To make a foam, 0.2–0.8% xanthan gum is typically used. Larger amounts result in larger bubbles and denser foam. Egg white powder (0.2–2.0%) with 0.1–0.4% xanthan gum yields bubbles similar to soap bubbles.

==Safety==
According to a 2017 safety review by a scientific panel of the European Food Safety Authority (EFSA), xanthan gum (European food additive number E 415) is extensively digested during intestinal fermentation and causes no adverse effects, even at high intake amounts. The EFSA panel found no concern about genotoxicity from long-term consumption. The EFSA concluded that there is no safety concern for the general population when xanthan gum is consumed as a food additive.

==Preparation==
Xanthan gum is produced by the fermentation of glucose and sucrose. The medium is well-aerated and stirred, and the xanthan polymer is produced extracellularly into the medium. After one to four days, the polymer is precipitated from the medium by the addition of isopropyl alcohol, and the precipitate is dried and milled to give a powder that is readily soluble in water or brine.

It is composed of pentasaccharide repeat units, comprising glucose, mannose, and glucuronic acid in the molar ratio 2:2:1.

A strain of X. campestris that will grow on lactose has been developed, which allows it to be used to process whey, a waste product of cheese production. This can produce 30 g/L of xanthan gum for every 40 g/L of whey powder. Whey-derived xanthan gum is commonly used in many commercial products, such as shampoos and salad dressings.

===Detail of the biosynthesis===
Synthesis originates from glucose as substrate for synthesis of the sugar nucleotides precursors UDP-glucose, UDP-glucuronate, and GDP-mannose that are required for building the pentasaccharide repeat unit. This links the synthesis of xanthan to carbohydrate metabolism. The repeat units are built up at undecaprenylphosphate lipid carriers that are anchored in the cytoplasmic membrane.

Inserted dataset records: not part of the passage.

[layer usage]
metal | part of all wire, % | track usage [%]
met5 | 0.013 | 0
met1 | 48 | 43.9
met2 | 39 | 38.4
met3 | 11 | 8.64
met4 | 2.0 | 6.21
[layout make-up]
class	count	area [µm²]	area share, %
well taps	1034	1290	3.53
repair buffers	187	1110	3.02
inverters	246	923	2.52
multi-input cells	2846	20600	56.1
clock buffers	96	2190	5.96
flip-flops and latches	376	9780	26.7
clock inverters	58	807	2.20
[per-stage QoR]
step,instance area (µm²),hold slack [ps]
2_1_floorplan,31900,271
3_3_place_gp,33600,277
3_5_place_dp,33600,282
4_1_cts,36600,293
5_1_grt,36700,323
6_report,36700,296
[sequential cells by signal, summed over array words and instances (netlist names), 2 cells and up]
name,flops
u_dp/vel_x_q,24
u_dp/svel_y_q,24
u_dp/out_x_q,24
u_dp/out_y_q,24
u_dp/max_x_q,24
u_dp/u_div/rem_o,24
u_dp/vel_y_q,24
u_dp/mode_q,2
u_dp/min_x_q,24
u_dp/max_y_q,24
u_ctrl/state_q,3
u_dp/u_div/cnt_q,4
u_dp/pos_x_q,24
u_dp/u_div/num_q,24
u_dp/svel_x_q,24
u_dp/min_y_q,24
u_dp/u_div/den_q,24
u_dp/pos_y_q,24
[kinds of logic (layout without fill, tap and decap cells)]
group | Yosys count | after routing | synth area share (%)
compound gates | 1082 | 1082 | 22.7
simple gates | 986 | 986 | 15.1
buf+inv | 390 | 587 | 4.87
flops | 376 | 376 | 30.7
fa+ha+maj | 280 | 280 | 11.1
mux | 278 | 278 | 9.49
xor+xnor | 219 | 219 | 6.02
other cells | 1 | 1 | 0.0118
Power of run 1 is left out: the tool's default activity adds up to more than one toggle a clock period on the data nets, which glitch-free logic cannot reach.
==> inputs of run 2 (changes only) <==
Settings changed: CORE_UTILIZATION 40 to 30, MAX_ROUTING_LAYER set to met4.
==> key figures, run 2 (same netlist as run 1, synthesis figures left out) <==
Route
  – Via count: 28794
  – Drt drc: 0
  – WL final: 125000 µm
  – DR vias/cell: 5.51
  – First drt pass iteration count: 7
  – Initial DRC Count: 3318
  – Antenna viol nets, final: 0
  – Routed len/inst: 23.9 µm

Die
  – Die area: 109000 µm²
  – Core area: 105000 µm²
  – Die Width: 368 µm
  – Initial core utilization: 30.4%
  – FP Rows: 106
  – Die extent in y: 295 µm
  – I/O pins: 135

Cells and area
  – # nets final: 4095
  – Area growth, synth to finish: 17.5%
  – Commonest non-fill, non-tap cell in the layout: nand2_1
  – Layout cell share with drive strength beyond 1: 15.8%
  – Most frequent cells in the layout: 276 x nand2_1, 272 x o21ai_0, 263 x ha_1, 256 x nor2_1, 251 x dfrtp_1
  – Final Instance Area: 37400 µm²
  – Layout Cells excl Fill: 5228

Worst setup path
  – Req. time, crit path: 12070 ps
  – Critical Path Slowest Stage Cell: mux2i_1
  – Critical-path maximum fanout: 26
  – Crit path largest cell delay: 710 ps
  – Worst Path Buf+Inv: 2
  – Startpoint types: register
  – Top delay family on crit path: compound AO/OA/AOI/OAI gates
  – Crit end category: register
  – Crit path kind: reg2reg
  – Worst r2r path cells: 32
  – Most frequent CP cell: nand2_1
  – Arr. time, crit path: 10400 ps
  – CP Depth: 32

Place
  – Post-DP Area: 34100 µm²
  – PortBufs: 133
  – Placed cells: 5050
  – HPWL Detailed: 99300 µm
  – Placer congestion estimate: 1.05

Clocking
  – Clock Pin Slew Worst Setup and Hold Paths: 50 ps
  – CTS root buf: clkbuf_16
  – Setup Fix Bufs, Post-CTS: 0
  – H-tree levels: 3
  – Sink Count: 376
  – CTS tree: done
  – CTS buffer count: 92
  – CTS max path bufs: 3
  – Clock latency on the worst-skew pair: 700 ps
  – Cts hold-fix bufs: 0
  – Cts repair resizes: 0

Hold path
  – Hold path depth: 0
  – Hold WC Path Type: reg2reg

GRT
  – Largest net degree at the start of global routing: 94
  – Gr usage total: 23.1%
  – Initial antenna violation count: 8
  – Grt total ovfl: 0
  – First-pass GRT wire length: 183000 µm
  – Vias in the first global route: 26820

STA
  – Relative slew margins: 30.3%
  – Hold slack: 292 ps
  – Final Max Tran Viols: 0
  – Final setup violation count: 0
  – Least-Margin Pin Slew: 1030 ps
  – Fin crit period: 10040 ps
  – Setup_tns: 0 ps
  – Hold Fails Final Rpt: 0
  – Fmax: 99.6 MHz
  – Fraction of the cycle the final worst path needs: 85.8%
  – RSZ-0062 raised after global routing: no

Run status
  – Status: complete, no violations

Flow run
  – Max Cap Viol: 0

Specific glycosyltransferases sequentially transfer the sugar moieties of the nucleotide sugar xanthan precursors to the lipid carriers. Acetyl and pyruvyl residues are added as non-carbohydrate decorations. Mature repeat units are polymerized and exported in a way resembling the Wzy-dependent polysaccharide synthesis mechanism of Enterobacteriaceae. Products of the gum gene cluster drive synthesis, polymerization, and export of the repeat unit.